In 2008 there were 249 live births to Swiss citizens and 47 births to non-Swiss citizens, and in same time span there were 227 deaths of Swiss citizens and 10 non-Swiss citizen deaths. Ignoring immigration and emigration, the population of Swiss citizens increased by 22 while the foreign population increased by 37. There were 2 Swiss men and 5 Swiss women who emigrated from Switzerland. At the same time, there were 103 non-Swiss men and 86 non-Swiss women who immigrated from another country to Switzerland. The total Swiss population change in 2008 (from all sources, including moves across municipal borders) was an increase of 337 and the non-Swiss population change was an increase of 141 people. This represents a population growth rate of 1.5%.

The age distribution, As of 2010, in the district is; 2,215 children or 6.6% of the population are between 0 and 6 years old and 4,948 teenagers or 14.7% are between 7 and 19. Of the adult population, 4,102 people or 12.2% of the population are between 20 and 29 years old. 4,220 people or 12.6% are between 30 and 39, 5,700 people or 17.0% are between 40 and 49, and 7,013 people or 20.9% are between 50 and 64. The senior population distribution is 3,927 people or 11.7% of the population are between 65 and 79 years old and there are 1,455 people or 4.3% who are over 80.

As of 2000, there were 12,547 people who were single and never married in the municipality. There were 15,484 married individuals, 1,672 widows or widowers and 1,326 individuals who are divorced.

There were 3,400 households that consist of only one person and 923 households with five or more people. Out of a total of 12,581 households that answered this question, 27.0% were households made up of just one person and 99 were adults who lived with their parents. Of the rest of the households, there are 3,885 married couples without children, 4,236 married couples with children There were 594 single parents with a child or children. There were 182 households that were made up unrelated people and 185 households that were made some sort of institution or another collective housing.
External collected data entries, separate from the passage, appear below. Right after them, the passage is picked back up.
**src/rtl/conv_max_pool.sv**
```systemverilog
// ---------------------------------------------------------------------------
// conv_max_pool
//
// Purpose:
//   2x2 / stride-2 max pooling applied to a stream of post-ReLU convolution
//   samples. Samples arrive in raster order, one channel map at a time. The
//   map width (24, 10 or 5) is taken from layer_num on the first sample of
//   each map. Each pooled value is produced on the odd column of an odd row,
//   after the other three samples of its window have been seen.
//
// Ports:
//   clk        in   sole clock, rising edge
//   rst        in   synchronous active-high reset
//   layer_num  in   [1:0] map width select: 0->24, 1->10, 2->5, 3->24
//   in_valid   in   a conv sample is present on in_data
//   in_ready   out  the block accepts the sample this cycle
//   in_data    in   [DATA_W-1:0] unsigned conv sample after ReLU
//   out_valid  out  out_data holds a pooled value
//   out_ready  in   the consumer takes out_data this cycle
//   out_data   out  [DATA_W-1:0] max of one 2x2 pooling window
//   out_last   out  marks the final pooled value of a map
//   busy       out  a map is partially received
// ---------------------------------------------------------------------------
module conv_max_pool #(
  parameter int DATA_W = 21,
  parameter int MAX_W  = 24
) (
  input  logic              clk,
  input  logic              rst,
  input  logic [1:0]        layer_num,
  input  logic              in_valid,
  output logic              in_ready,
  input  logic [DATA_W-1:0] in_data,
  output logic              out_valid,
  input  logic              out_ready,
  output logic [DATA_W-1:0] out_data,
  output logic              out_last,
  output logic              busy
);

  // Counters and the latched width share one width so they compare directly.
  localparam int CNT_W    = $clog2(MAX_W + 1);
  localparam int LB_DEPTH = MAX_W / 2;
  localparam int LB_AW    = (LB_DEPTH > 1) ? $clog2(LB_DEPTH) : 1;

  typedef logic [CNT_W-1:0]  cnt_t;
  typedef logic [DATA_W-1:0] data_t;

  // Map width selected by the layer code; the reserved code behaves as 0.
  function automatic cnt_t layerWidth(input logic [1:0] layer);
    case (layer)
      2'd1:    return cnt_t'(10);
      2'd2:    return cnt_t'(5);
      default: return cnt_t'(24);
    endcase
  endfunction

  // Unsigned maximum; on a tie either operand gives the same value.
  function automatic data_t maxOf(input data_t a, input data_t b);
    return (a > b) ? a : b;
  endfunction

  cnt_t  row_q, row_d;
  cnt_t  col_q, col_d;
  cnt_t  width_q, width_d;
  data_t hold_q, hold_d;
  logic  outValid_q, outValid_d;
  logic  outLast_q, outLast_d;
  data_t outData_q, outData_d;

  // Line buffer holding the top-row maximum of each window column pair.
  data_t lineBuf [LB_DEPTH];
  logic  lbWe;
  data_t lbWdata;
  logic [LB_AW-1:0] lbIdx;
  data_t lbRdata;

  logic  accept;
  logic  firstSample;
  cnt_t  curWidth;
  logic  widthOdd;
  cnt_t  lastIdx;
  cnt_t  lastPair;
  logic  discard;

  // Only one output register exists, so input is stalled whenever a pooled
  // value is pending and the consumer is not taking it this cycle.
  assign in_ready = !(outValid_q && !out_ready);
  assign accept   = in_valid && in_ready;

  // The first sample of a map uses layer_num directly; every later sample
  // uses the width latched on that first sample, so mid-map layer changes
  // have no effect.
  assign firstSample = (row_q == '0) && (col_q == '0);
  assign curWidth    = firstSample ? layerWidth(layer_num) : width_q;
  assign widthOdd    = curWidth[0];
  assign lastIdx     = curWidth - cnt_t'(1);
  assign lastPair    = lastIdx - cnt_t'(widthOdd);

  // On odd widths the trailing column and row have no partner and are
  // dropped without touching any state other than the counters.
  assign discard = widthOdd && ((col_q == lastIdx) || (row_q == lastIdx));

  // Column pair index; for every kept odd column it stays below MAX_W/2.
  assign lbIdx   = LB_AW'(col_q >> 1);
  assign lbRdata = lineBuf[lbIdx];

  // Next-state logic: counters, hold register, line buffer write and the
  // output register. An output transfer clears out_valid, but a window
  // completed on the same edge reloads it.
  always_comb begin
    row_d      = row_q;
    col_d      = col_q;
    width_d    = width_q;
    hold_d     = hold_q;
    outValid_d = outValid_q;
    outLast_d  = outLast_q;
    outData_d  = outData_q;
    lbWe       = 1'b0;
    lbWdata    = '0;

    if (outValid_q && out_ready) begin
      outValid_d = 1'b0;
      outLast_d  = 1'b0;
    end

    if (accept) begin
      if (firstSample) begin
        width_d = curWidth;
      end

      if (!discard) begin
        if (!col_q[0]) begin
          hold_d = in_data;
        end else if (!row_q[0]) begin
          lbWe    = 1'b1;
          lbWdata = maxOf(hold_q, in_data);
        end else begin
          outValid_d = 1'b1;
          outData_d  = maxOf(lbRdata, maxOf(hold_q, in_data));
          outLast_d  = (row_q == lastPair) && (col_q == lastPair);
        end
      end

      if (col_q == lastIdx) begin
        col_d = '0;
        row_d = (row_q == lastIdx) ? '0 : row_q + cnt_t'(1);
      end else begin
        col_d = col_q + cnt_t'(1);
      end
    end
  end

  // State registers; reset abandons any partial map and pending output.
  always_ff @(posedge clk) begin
    if (rst) begin
      row_q      <= '0;
      col_q      <= '0;
      width_q    <= cnt_t'(24);
      hold_q     <= '0;
      outValid_q <= 1'b0;
      outLast_q  <= 1'b0;
      outData_q  <= '0;
    end else begin
      row_q      <= row_d;
      col_q      <= col_d;
      width_q    <= width_d;
      hold_q     <= hold_d;
      outValid_q <= outValid_d;
      outLast_q  <= outLast_d;
      outData_q  <= outData_d;
    end
  end

  // Line buffer storage; no reset needed since each entry is written on an
  // even row before the odd row below reads it.
  always_ff @(posedge clk) begin
    if (lbWe) begin
      lineBuf[lbIdx] <= lbWdata;
    end
  end

  assign out_valid = outValid_q;
  assign out_data  = outData_q;
  assign out_last  = outLast_q;
  assign busy      = (row_q != '0) || (col_q != '0);

endmodule

```
$ cat src/rtl/rx_frame_sched.sv
// Receive frame scheduler: delimits frames, writes them into a free bank of a
// two-bank RAM and hands committed banks to the consumer.
module rx_frame_sched
   import rx_frame_pkg::*;
#(
   parameter int unsigned SEG_OFFSET = 5,
   parameter int unsigned BUF_AW     = 11
) (
   input  logic              rx_clk,
   input  logic              rst,
   input  logic [7:0]        rawdata,
   input  logic              raw_en,
   output logic              buf_we,
   output logic [BUF_AW:0]   buf_waddr,
   output logic [7:0]        buf_wdata,
   output logic              out_valid,
   input  logic              out_ack,
   output logic              out_bank,
   output logic [15:0]       out_len,
   output logic [15:0]       out_seg,
   output logic [7:0]        out_id,
   output logic [7:0]        out_aux,
   output logic [1:0]        out_flags,
   output logic [15:0]       ovf_cnt,
   output logic [15:0]       runt_cnt,
   output logic [15:0]       seqerr_cnt
);

   localparam int unsigned HDR_LEN   = hdr_len(SEG_OFFSET);
   localparam logic [15:0] HDR_LEN_W = 16'(HDR_LEN);
   localparam logic [16:0] BANK_LIM  = 17'(1 << BUF_AW);
   localparam logic [15:0] IDX_SEG_HI = 16'(SEG_OFFSET);
   localparam logic [15:0] IDX_SEG_LO = 16'(SEG_OFFSET + SEG_LSB_REL);
   localparam logic [15:0] IDX_ID     = 16'(SEG_OFFSET + ID_REL);
   localparam logic [15:0] IDX_AUX    = 16'(SEG_OFFSET + AUX_REL);

   state_t      state, state_nx;
   logic        wr_bank, rd_bank, drop_frm;
   logic [1:0]  full, full_nx;
   meta_t       meta [2];
   logic [15:0] len, byte_idx, p_seg;
   logic [7:0]  p_id, p_aux;
   logic        p_trunc, in_range, seq_err_c, ack_c;
   logic        wr_en_c, take_c, start_c, runt_c, seq_upd_c, commit_c;

   assign byte_idx = (state == ST_IDLE) ? 16'd0 : len;
   assign in_range = {1'b0, len} < BANK_LIM;
   assign ack_c    = out_ack && full[rd_bank];

   always_ff @(posedge rx_clk) begin
      if (rst) state <= ST_GAP;
      else     state <= state_nx;
   end

   always_comb begin
      state_nx  = state;
      wr_en_c   = 1'b0;
      take_c    = 1'b0;
      start_c   = 1'b0;
      runt_c    = 1'b0;
      seq_upd_c = 1'b0;
      commit_c  = 1'b0;
      unique case (state)
         ST_GAP:  if (!raw_en) state_nx = ST_IDLE;
         ST_IDLE: if (raw_en) begin
            take_c   = 1'b1;
            start_c  = 1'b1;
            wr_en_c  = !full[wr_bank];
            state_nx = full[wr_bank] ? ST_DROP : ST_RECV;
         end
         ST_RECV: if (raw_en) begin
            take_c  = 1'b1;
            wr_en_c = in_range;
         end else begin
            state_nx = ST_DONE;
         end
         ST_DROP: if (raw_en) take_c = 1'b1;
                  else        state_nx = ST_DONE;
         ST_DONE: begin
            state_nx  = ST_IDLE;
            runt_c    = len < HDR_LEN_W;
            seq_upd_c = !runt_c;
            commit_c  = !runt_c && !drop_frm;
         end
         default: state_nx = ST_GAP;
      endcase
   end

   // Commit and ack always target different banks, so both may apply.
   always_comb begin
      full_nx = full;
      if (commit_c) full_nx[wr_bank] = 1'b1;
      if (ack_c)    full_nx[rd_bank] = 1'b0;
   end

   rx_seq_check u_seq (
      .clk   (rx_clk),
      .rst   (rst),
      .upd   (seq_upd_c),
      .seg   (p_seg),
      .id    (p_id),
      .err_c (seq_err_c)
   );

   always_ff @(posedge rx_clk) begin
      if (rst) begin
         buf_we     <= 1'b0;
         buf_waddr  <= '0;
         buf_wdata  <= 8'd0;
         len        <= 16'd0;
         p_seg      <= 16'd0;
         p_id       <= 8'd0;
         p_aux      <= 8'd0;
         p_trunc    <= 1'b0;
         drop_frm   <= 1'b0;
         wr_bank    <= 1'b0;
         rd_bank    <= 1'b0;
         full       <= 2'b00;
         meta[0]    <= '0;
         meta[1]    <= '0;
         ovf_cnt    <= 16'd0;
         runt_cnt   <= 16'd0;
         seqerr_cnt <= 16'd0;
      end else begin
         buf_we <= wr_en_c;
         if (wr_en_c) begin
            buf_waddr <= {wr_bank, byte_idx[BUF_AW-1:0]};
            buf_wdata <= rawdata;
         end
         if (take_c) len <= start_c ? 16'd1 : sat_inc(len);
         if (start_c) begin
            drop_frm <= full[wr_bank];
            p_trunc  <= 1'b0;
         end
         if (take_c && state == ST_RECV && !in_range) p_trunc <= 1'b1;
         if (take_c) begin
            if (byte_idx == IDX_SEG_HI) p_seg[15:8] <= rawdata;
            if (byte_idx == IDX_SEG_LO) p_seg[7:0]  <= rawdata;
            if (byte_idx == IDX_ID)     p_id        <= rawdata;
            if (byte_idx == IDX_AUX)    p_aux       <= rawdata;
         end
         if (runt_c)                  runt_cnt   <= sat_inc(runt_cnt);
         if (seq_upd_c && seq_err_c)  seqerr_cnt <= sat_inc(seqerr_cnt);
         if (seq_upd_c && drop_frm)   ovf_cnt    <= sat_inc(ovf_cnt);
         if (commit_c) begin
            meta[wr_bank] <= '{len: len, seg: p_seg, id: p_id, aux: p_aux,
                               trunc: p_trunc, seq_err: seq_err_c};
            wr_bank <= ~wr_bank;
         end
         if (ack_c) rd_bank <= ~rd_bank;
         full <= full_nx;
      end
   end

   assign out_valid = full[rd_bank];
   assign out_bank  = rd_bank;
   assign out_len   = meta[rd_bank].len;
   assign out_seg   = meta[rd_bank].seg;
   assign out_id    = meta[rd_bank].id;
   assign out_aux   = meta[rd_bank].aux;
   assign out_flags[FLAG_TRUNC]   = meta[rd_bank].trunc;
   assign out_flags[FLAG_SEQ_ERR] = meta[rd_bank].seq_err;

endmodule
As of 2000 the average price to rent a two-room apartment was about 786.00 CHF (US$630, £350, €500), a three-room apartment was about 983.00 CHF (US$790, £440, €630) and a four-room apartment cost an average of 1240.00 CHF (US$990, £560, €790).

The historical population is given in the following chart:

==Politics==
In the 2007 federal election the most popular party was the SVP which received 33.96% of the vote. The next three most popular parties were the SP (22.4%), the Green Party (18.02%) and the FDP (15.94%). In the federal election, a total of 11,808 votes were cast, and the voter turnout was 51.0%.

==Religion==
From the 2000 census, 5,874 or 18.9% were Roman Catholic, while 18,685 or 60.2% belonged to the Swiss Reformed Church. Of the rest of the population, there were 202 members of an Orthodox church (or about 0.65% of the population), there were 97 individuals (or about 0.31% of the population) who belonged to the Christian Catholic Church, and there were 756 individuals (or about 2.44% of the population) who belonged to another Christian church. There were 10 individuals (or about 0.03% of the population) who were Jewish, and 1,375 (or about 4.43% of the population) who were Islamic. There were 43 individuals who were Buddhist, 46 individuals who were Hindu and 21 individuals who belonged to another church. 3,299 (or about 10.63% of the population) belonged to no church, are agnostic or atheist, and 621 individuals (or about 2.00% of the population) did not answer the question.

==Education==
In the district about 12,790 or (41.2%) of the population have completed non-mandatory upper secondary education, and 3,676 or (11.8%) have completed additional higher education (either University or a Fachhochschule). Of the 3,676 who completed tertiary schooling, 67.4% were Swiss men, 21.9% were Swiss women, 6.7% were non-Swiss men and 4.1% were non-Swiss women.